Video management company Imagen has a raft of high-profile clients including Reuters and the Premier League - and can now add the NBA and MLB to the growing list
As the amount of multimedia content created by businesses continues to increase, the demand for video management software is on the rise. With this in mind, Imagen has created a video search engine that’s now being used by organisations including the English Premier League and Reuters, as CEO Charlie Horrell tells Sam Forsdick
When it comes to archive video footage, there’s not many bigger memory banks than the one held by Reuters.
Its collection features more than a century’s worth of footage, with 200 new video news stories added each day.
Sifting through all that would be quite the challenge for the poor soul charged with carrying out such a monumental task manually – but using Imagen’s cloud-based video search engine makes it easy to find particular events in a few clicks.
“We hold and distribute the video archive of Reuters, which stretches back to 1890 – essentially the beginning of video,” says CEO Charlie Horrell.
“At the last count, there were more than a million pieces of video in there but many of the older ones don’t have any metadata.”
How Imagen manages the Premier League video archive
Imagen’s software combines big data with voice recognition technology to make the audio searchable and find those videos that pre-date the internet era.
It means videos can be searched in the same way words are in a computer document.

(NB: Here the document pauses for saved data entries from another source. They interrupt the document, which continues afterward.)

### config.mk
export PLATFORM = sky130hd
export DESIGN_NAME = tkst_cell
export DESIGN_NICKNAME = d
export VERILOG_FILES = /design/src/hw/rtl/tkst_pkg.sv /design/src/hw/rtl/tkst_cell.sv
export SDC_FILE = /design/constraint.sdc
export NUM_CORES = 1
export LEC_CHECK = 0
export ABC_AREA = 1
export BUFFER_PORTS_ARGS = -buffer_cell sky130_fd_sc_hd__buf_4
export CORE_MARGIN = 2
export CORE_UTILIZATION = 49
export CTS_CLUSTER_SIZE = 40
export DETAILED_ROUTE_END_ITERATION = 8
export PLACE_DENSITY_LB_ADDON = 0.08
export SLEW_MARGIN = 20
export SYNTH_ARGS = -nofsm -noshare
export SYNTH_HDL_FRONTEND = slang
export SYNTH_SLANG_ARGS = --single-unit
### constraint.sdc
create_clock -name clock -period 9.94 [get_ports clock]
set_input_delay 0.497 -clock clock [delete_from_list [all_inputs] [get_ports clock]]
set_output_delay 0.497 -clock clock [all_outputs]
set_load 0.05 [all_outputs]
### src/hw/rtl/tkst_pkg.sv
// ----------------------------------------------------------------------------
// tkst_pkg - shared types and constants of the top-k score table
// Field widths, the neighbor link between cells and the result word layout.
// ----------------------------------------------------------------------------
package tkst_pkg;

   localparam int NAME_W  = 24;
   localparam int SCORE_W = 32;
   localparam int POS_W   = 7;
   localparam int COUNT_W = 8;

   // request kinds carried on req_tuser
   localparam logic MODE_INSERT = 1'b0;
   localparam logic MODE_READ   = 1'b1;

   // what one cell hands to the next one down the chain
   typedef struct packed {
      logic               ge;     // occupied and score >= incoming score
      logic [NAME_W-1:0]  name;
      logic [SCORE_W-1:0] score;
   } tkst_link_type;

   // result word, last field in the lowest bits
   typedef struct packed {
      logic [5:0]         pad;
      logic [SCORE_W-1:0] lowest_score;
      logic [COUNT_W-1:0] entry_count;
      logic               insert_kept;
      logic               entry_valid;
      logic [SCORE_W-1:0] entry_score;
      logic [NAME_W-1:0]  entry_name;
   } tkst_result_type;

   typedef enum logic {
      ST_IDLE,
      ST_PICK
   } tkst_state_type;

endpackage

### src/hw/rtl/tkst_cell.sv
// ----------------------------------------------------------------------------
// tkst_cell - one rank slot of the sorted chain
// Holds one entry; on an insert it keeps its entry, takes the new one or
// takes its upper neighbor's entry, so the whole row shifts at once.
// ----------------------------------------------------------------------------
module tkst_cell (
   input  logic                         clock,
   input  logic                         insert,
   input  logic                         occupied,
   input  logic [tkst_pkg::NAME_W-1:0]  new_name,
   input  logic [tkst_pkg::SCORE_W-1:0] new_score,
   input  tkst_pkg::tkst_link_type      prev_link,
   output tkst_pkg::tkst_link_type      link
);
   import tkst_pkg::*;

   logic [NAME_W-1:0]  name_ff, name_in;
   logic [SCORE_W-1:0] score_ff, score_in;
   logic               ge;

   // ties keep the older entry above the new one
   assign ge = occupied && (score_ff >= new_score);

   // hold, load the new entry, or shift down from the neighbor
   always_comb begin
      name_in  = name_ff;
      score_in = score_ff;
      if (insert && !ge) begin
         if (prev_link.ge) begin
            name_in  = new_name;
            score_in = new_score;
         end else begin
            name_in  = prev_link.name;
            score_in = prev_link.score;
         end
      end
   end

   always_ff @(posedge clock) begin
      name_ff  <= name_in;
      score_ff <= score_in;
   end

   assign link.ge    = ge;
   assign link.name  = name_ff;
   assign link.score = score_ff;

endmodule

==> results.py, run 1 <==
metrics = {
    "status": {
        "outcome": "complete, no violations",
    },
    "layout": {
        "share_of_layout_cells_above_drive_strength_1_pct": 45.71,
        "layout_overhead_on_the_synthesized_area_pct": 45.31,
        "layout.filler_cells": 489,
        "antennaDiodeCount": 0,
        "fin_area_sq_um": 4618,
        "final_cell_mix": "buf_4 (173), edfxtp_1 (56), a21oi_1 (45)",
        "final_common_cell": "buf_4",
        "post_route_insts_no_fill": 543,
        "num-nets-final": 613,
        "postLayoutCoreUtil_pct": 73.15,
    },
    "hold_path": {
        "hold_path_class": "input port to register",
    },
    "floorplanning": {
        "fp.dieH_microns": 84.54,
        "floorplan.rows": 29,
        "fp.coreArea_sq_um": 6314,
        "floorplan.initialDensity_pct": 50.34,
        "die-width_microns": 84.54,
        "die_area_sq_um": 7146,
        "top_level_ports": 173,
    },
    "drt": {
        "pre_antenna_drt_iters": 4,
        "post-route-drc-count": 0,
        "dr.first_iter.drc_count": 76,
        "postRouteWirelength_microns": 7588,
        "antenna_violation_net_count_after_detailed_routing": 0,
        "via_density": 4.834,
        "num_vias": 2625,
        "detail_route.wl_per_cell_microns": 13.97,
    },
    "yosys": {
        "synth_seq_area_share_pct": 52.91,
        "postSynthCellCount": 296,
        "synthesis.area_sq_um": 3178,
        "synth-seq-cells": 56,
        "syn-mean-instance-area_sq_um": 10.74,
        "synth.distinct_cells": 20,
        "leading_area_contributor_after_synthesis": "edfxtp_1",
        "yosysTopAreaCellShare_pct": 52.91,
        "synth_nets": 444,
        "warnings_from_yosys": 0,
        "synth.top_cells.by_area": "edfxtp_1 (53%), ha_1 (13%), mux2_2 (8.9%)",
    },
    "place": {
        "place_congestion": 0.7656,
        "dpl.hpwl_microns": 6042,
        "placement.io_buffers": 172,
        "postPlaceCellArea_sq_um": 4527,
        "numPlacedInstances": 535,
    },
    "global_route": {
        "grt-busiest-layer": "met2",
        "grt_use_met3_pct": 8.063,
        "grt.met1_usage_pct": 22.77,
        "use_met2_pct": 38.73,
        "antenna_found_initial": 0,
        "grt_first_pass_wirelength_microns": 12060,
        "grt_overflow": 0,
        "groute.usage.overall_pct": 21.25,
        "first_global_vias": 2743,
        "maximum_number_of_pins_on_one_net_before_global_route_repair": 88,
    },
    "clock_network": {
        "cts-root-buf": "clkbuf_8",
        "postCtsHoldBufs": 0,
        "postCtsResizedCells": 0,
        "cts.htree.levels": 2,
        "clkSlewWorstSetupHoldPaths_ns": 0.11,
        "cts_setup_buffers": 0,
        "cts-root-to-sink-buffers": 2,
        "clk_latency_ns": 0.30,
        "cts.sink_count": 56,
        "cts_tree": "yes",
        "cts_buffers": 5,
    },
    "sta": {
        "final_min_period_over_clock_period_pct": 28.86,
        "finalClockSkew_ns": 0.007283,
        "hold_violations": 0,
        "finalMaxSlewViolations": 0,
        "setup_viol": 0,
        "post-route-min-period_ns": 2.869,
        "max_slew.worst_pin.slew_ns": 0.8607,
        "tns_ns": 0,
        "grt_setup_unrepaired": "no",
        "clock.fmax_ghz": 0.3486,
        "timing.slew.headroom_pct": 42.62,
        "hold_ws_ns": 0.4883,
    },
    "flow_run": {
        "max-cap-violations": 0,
    },
    "setup_path": {
        "maximum_net_fanout_on_the_critical_path": 33,
        "category_of_the_worst_setup_path_launch_point": "register",
        "worst-setup-path-type": "register to register",
        "cp_data_required_time_ns": 9.91,
        "crit_arrival_ns": 2.84,
        "setup.worst_path.end_class": "register",
    },
    "power_and_ir_drop": {
        "cellLeakagePower_uw": 0.002225,
        "p_per_area_nw_per_um2": 134.3,
        "worst_ir_drop_vdd_v": 0.0001108,
    },
}
[cell usage after synthesis]
cell type	instances
edfxtp_1	56
a21oi_1	45
inv_1	42
nor2_1	37
ha_1	32
nand2_1	31
mux2_2	25
buf_2	7
clkbuf_1	3
nand4_1	3
a21oi_2	2
nand2_2	2
o21a_1	2
o21ai_0	2
o21ai_1	2
a21boi_2	1
a21oi_4	1
buf_4	1
nor2_2	1
nor3_1	1
[area by class of cell]
cell class | count | area (sq um) | area share [%]
flip-flops and latches | 56 | 1682 | 36.41
well taps | 77 | 96.34 | 2.086
inverters | 42 | 157.7 | 3.414
clock buffers | 5 | 68.82 | 1.490
repair buffers | 173 | 1299 | 28.12
clock inverters | 3 | 22.52 | 0.4877
multi-input cells | 187 | 1292 | 27.99
[metrics by stage]
step	power [uW]	worst slack [ns]
after floorplan	421.9	6.353
after global placement	495.3	6.864
after detailed placement	499.5	6.822
after CTS	627.1	7.041
after global routing	653.5	6.840
final	620.1	7.071
[where the power goes]
part	internal, uW	switching [uW]
sequential	284	8.10
combinational	79.5	121
clock	50.8	76.7
total	415	205
[worst max-delay path: stages (launching register included)]
cell	delay (ns)
edfxtp_1	0.41
ha_1	0.32
a21oi_1	0.16
o21ai_0	0.14
a21oi_2	0.14
nand2_1	0.07
nand2_2	0.07
nand2_2	0.06
a21oi_4	0.63
buf_4	0.51
[state kept, by name, indices dropped and copies added (netlist names)]
name	flops
score_ff	32
name_ff	24
[worst paths after layout]
kind	cells after the start	end	from	slack (ns)
setup reg to reg	9	score_ff[0]	score_ff[9]	7.07
hold reg to reg	6	score_ff[3]	score_ff[16]	1.23
setup / recovery	9	score_ff[0]	score_ff[9]	7.07
hold / removal	2	name_ff[16]	new_name[16]	0.49
[routing by layer]
metal	vias up	wire length [microns]
li1	1356	-
met1	1154	2787
met2	105	3921
met3	10	726
met4	0	153
met5	-	0
[logic make-up (layout without fill, tap and decap cells)]
group | after synthesis | after routing | share of synthesized area [%]
buffers and inverters | 53 | 223 | 6.653
AO/OA/AOI/OAI | 55 | 55 | 9.607
AND/OR/NAND/NOR | 75 | 75 | 9.370
flip-flops | 56 | 56 | 52.91
multiplexers | 25 | 25 | 8.858
adder cells (fa/ha/maj) | 32 | 32 | 12.60
No activity file was read; power rests on OpenSTA's default activity.
==> inputs of run 2 (changes only) <==
--- a/config.mk
+++ b/config.mk
@@ -8,7 +8,7 @@
 export ABC_AREA = 1
 export BUFFER_PORTS_ARGS = -buffer_cell sky130_fd_sc_hd__buf_4
 export CORE_MARGIN = 2
-export CORE_UTILIZATION = 49
+export CORE_UTILIZATION = 45
 export CTS_CLUSTER_SIZE = 40
 export DETAILED_ROUTE_END_ITERATION = 8
 export PLACE_DENSITY_LB_ADDON = 0.08
==> constraint.sdc (replaced) <==
create_clock -name clock -period 2.7 [get_ports clock]
set_input_delay 0.135 -clock clock [delete_from_list [all_inputs] [get_ports clock]]
set_output_delay 0.135 -clock clock [all_outputs]
set_load 0.05 [all_outputs]
==> run 2 against run 1 <==
Sequential power rose to 3.7 times the previous value. Register-to-register slack got worse by 6.5 ns. Fmax is 35% higher. Largest power group unchanged.
==> results.py, run 2 (synthesis gave the netlist of run 1 again) <==
metrics = {
    "setup_path": {
        "critPathMostFrequentCell": "nand2_1",
        "maximum_net_fanout_on_the_critical_path": 18,
        "crit_arrival_ns": 2.12,
        "cp-startpoint": "score_ff[7]",
        "category_of_the_worst_setup_path_launch_point": "register",
        "critical-path-top-delay-family": "simple AND/OR/NAND/NOR gates",
        "highest_cell_delay_on_the_worst_timing_path_ns": 0.40,
        "worst-setup-path-type": "register to register",
        "critical_path_buf_inv_count": 1,
        "setup.worst_path.end_class": "register",
        "cp_cell_sequence": "ha_1 > a21oi_1 > nand2_1 > nor2_1 > nand2_1 > nand2_1 > nand2_1 > nand2_2 > nand2_2 > a21oi_4 > buf_4",
        "cp_data_required_time_ns": 2.70,
        "reg2reg_from": "score_ff[7]",
        "timing.critical_path.slowest_stage_cell": "edfxtp_1",
    },
    "clock_network": {
        "cts.sink_count": 56,
        "cts-root-to-sink-buffers": 2,
        "cts.htree.levels": 2,
        "cts_buffers": 5,
        "cts_setup_buffers": 0,
        "clk_latency_ns": 0.30,
        "postCtsResizedCells": 0,
        "clkSlewWorstSetupHoldPaths_ns": 0.10,
        "postCtsHoldBufs": 0,
        "cts_tree": "yes",
        "cts-root-buf": "clkbuf_8",
    },
    "sta": {
        "final_min_period_over_clock_period_pct": 78.48,
        "post-route-min-period_ns": 2.119,
        "finalClockSkew_ns": 0.006702,
        "setup_viol": 0,
        "hold_violations": 0,
        "max_slew.worst_pin.slew_ns": 0.7023,
        "grt_setup_unrepaired": "no",
        "hold_ws_ns": 0.1269,
        "fin_ws_ns": 0.5810,
        "timing.slew.headroom_pct": 53.18,
        "finalMaxSlewViolations": 0,
        "clock.fmax_ghz": 0.4719,
    },
    "floorplanning": {
        "top_level_ports": 173,
        "fp.coreArea_sq_um": 6832,
        "die-width_microns": 88.04,
        "floorplan.initialDensity_pct": 46.52,
        "floorplan.rows": 30,
        "die_area_sq_um": 7750,
        "fp.dieH_microns": 88.04,
    },
    "global_route": {
        "maximum_number_of_pins_on_one_net_before_global_route_repair": 69,
        "groute.usage.overall_pct": 18.76,
        "antenna_found_initial": 0,
        "grt_first_pass_wirelength_microns": 11230,
        "first_global_vias": 2595,
        "grt_overflow": 0,
    },
    "layout": {
        "regMostFlops": "score_ff",
        "layout_overhead_on_the_synthesized_area_pct": 46.65,
        "num-nets-final": 615,
        "share_of_layout_cells_above_drive_strength_1_pct": 45.73,
        "final_cell_mix": "buf_4 (174), edfxtp_1 (56), a21oi_1 (45)",
        "layout.filler_cells": 575,
        "largest_register_ffs": 32,
        "registers_with_the_most_flip_flops": "score_ff: 32 flops, name_ff: 24 flops",
        "antennaDiodeCount": 0,
        "final_common_cell": "buf_4",
    },
    "power_and_ir_drop": {
        "p_per_area_nw_per_um2": 484.8,
        "total_switching_power_uw": 737.9,
        "internal_pwr_total_uw": 1521,
        "clock_power_share_pct": 19.7,
        "comb_power_share_pct": 32.7,
        "power.share.sequential_pct": 47.5,
        "cellLeakagePower_uw": 0.002235,
        "power.share.switching_pct": 32.66,
        "worst_ir_drop_vdd_v": 0.0002987,
    },
    "drt": {
        "dr.first_iter.drc_count": 77,
        "via_density": 4.729,
        "num_vias": 2667,
        "antenna_violation_net_count_after_detailed_routing": 0,
        "detail_route.wl_per_cell_microns": 12.97,
        "postRouteWirelength_microns": 7317,
        "post-route-drc-count": 0,
        "pre_antenna_drt_iters": 4,
    },
    "status": {
        "outcome": "complete, no violations",
    },
    "hold_path": {
        "hold_path_class": "input port to register",
        "hold_start": "prev_link[51]",
    },
    "flow_run": {
        "max-cap-violations": 0,
    },
    "place": {
        "placement.io_buffers": 172,
        "place_congestion": 0.7796,
        "dpl.hpwl_microns": 5874,
        "place_worst_setup_slack_ns": 0.5678,
    },
}
==> run 2: path summary, 6_finish.rpt <==
path / end / slack, ns / cells after the start
max reg2reg: score_ff[17] / 0.58 / 11
min reg2reg: score_ff[24] / 1.28 / 7
max: score_ff[17] / 0.58 / 11
min: name_ff[19] / 0.13 / 2
==> run 2: area by class of cell <==
cell class | count | area (sq um) | share of cell area [%]
flip-flops and latches | 56 | 1682 | 36.08
repair buffers | 175 | 1326 | 28.46
multi-input cells | 187 | 1292 | 27.73
inverters | 42 | 157.7 | 3.383
well taps | 96 | 120.1 | 2.577
clock buffers | 5 | 68.82 | 1.477
clock inverters | 3 | 13.76 | 0.2953
==> run 2: stage by stage <==
stage                     util [%]  std cells  TNS, ns  total power (uW)  instance area [sq um]
after floorplan                  -        296   -11.54              1554                   3186
after global placement       67.01        556        0              1831                   4578
after detailed placement     67.01        556        0              1843                   4578
after CTS                    68.22        564        0              2287                   4661
after global routing         68.22        564        0              2377                   4661
final                        68.22        564        0              2259                   4661
==> run 2: power by group through the flow <==
stage | Clock, uW | Sequential [uW] | Combinational, uW
after floorplan | 0 | 1320 | 229
after global placement | 0 | 1090 | 740
after detailed placement | 0 | 1090 | 748
after CTS | 462 | 1080 | 750
after global routing | 492 | 1080 | 802
final | 446 | 1070 | 739
==> run 2: worst register-to-register path, stage by stage (launching register included) <==
cell and delay (ns):
edfxtp_1 0.40, ha_1 0.31, a21oi_1 0.15, nand2_1 0.06, nor2_1 0.09, nand2_1 0.07, nand2_1 0.06, nand2_1 0.07
nand2_2 0.08, nand2_2 0.06, a21oi_4 0.18, buf_4 0.29
==> run 2: routing by layer <==
metal	global-route usage (%)	vias up	part of all wire (%)
li1	-	1354	-
met4	6.474	0	1.6
met2	33.33	111	51
met3	7.917	10	11
met1	20.05	1192	37
met5	0	-	0
==> inputs of run 3 (changes only) <==
--- a/config.mk
+++ b/config.mk
@@ -8,7 +8,7 @@
 export ABC_AREA = 1
 export BUFFER_PORTS_ARGS = -buffer_cell sky130_fd_sc_hd__buf_4
 export CORE_MARGIN = 2
-export CORE_UTILIZATION = 45
+export CORE_UTILIZATION = 41
 export CTS_CLUSTER_SIZE = 40
 export DETAILED_ROUTE_END_ITERATION = 8
 export PLACE_DENSITY_LB_ADDON = 0.08
==> constraint.sdc (replaced) <==
create_clock -name clock -period 1.7 [get_ports clock]
set_input_delay 0.085 -clock clock [delete_from_list [all_inputs] [get_ports clock]]
set_output_delay 0.085 -clock clock [all_outputs]
set_load 0.05 [all_outputs]
==> run 3 against run 2 <==
The flow now finishes with violations (negative setup slack). Global-route usage is 1.5 points higher. First-iteration DRC count is 2.6% higher. Via count is 9.8% higher. Non-clock buffer count is 65 higher. Clock skew is 0.0028 ns lower. Clock-buffer cell count stayed put. Worst hold slack worse by 0.065 ns. Highest routed layer unchanged. Clock power is 73% higher. Utilization is 3.7 points higher. Sequential share of layout area is 5.3 points lower. Cell count is 13% higher.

Given that video files are estimated to represent 60% of all global data, their value could be lost without the power to organise multiple hours of content.
Horrell says: “Without the data, video is essentially useless because you’re blind to what’s on it.
“If you’ve got vast video files and have no idea where anything is, you’re never going to find it.”
An example of how valuable the software could be identified in its deployment to transcribe a sermon filmed at the International Church of the Foursquare Gospel – led at the time by noted American pastor Jack W Hayford – in Texas, in 1985.
The religious language was complicated, covering everything from hellfire to damnation, but he claims the speech-to-text accuracy was more than 90%.
Another prominent Imagen client is the Premier League, which uses the company to organise its historical archive of every top-flight match that has been played since the league’s launch in 1992.
“Any time a broadcaster wants to use a particular goal or highlight from a previous match, they can go through our systems for the download,” Horrell says.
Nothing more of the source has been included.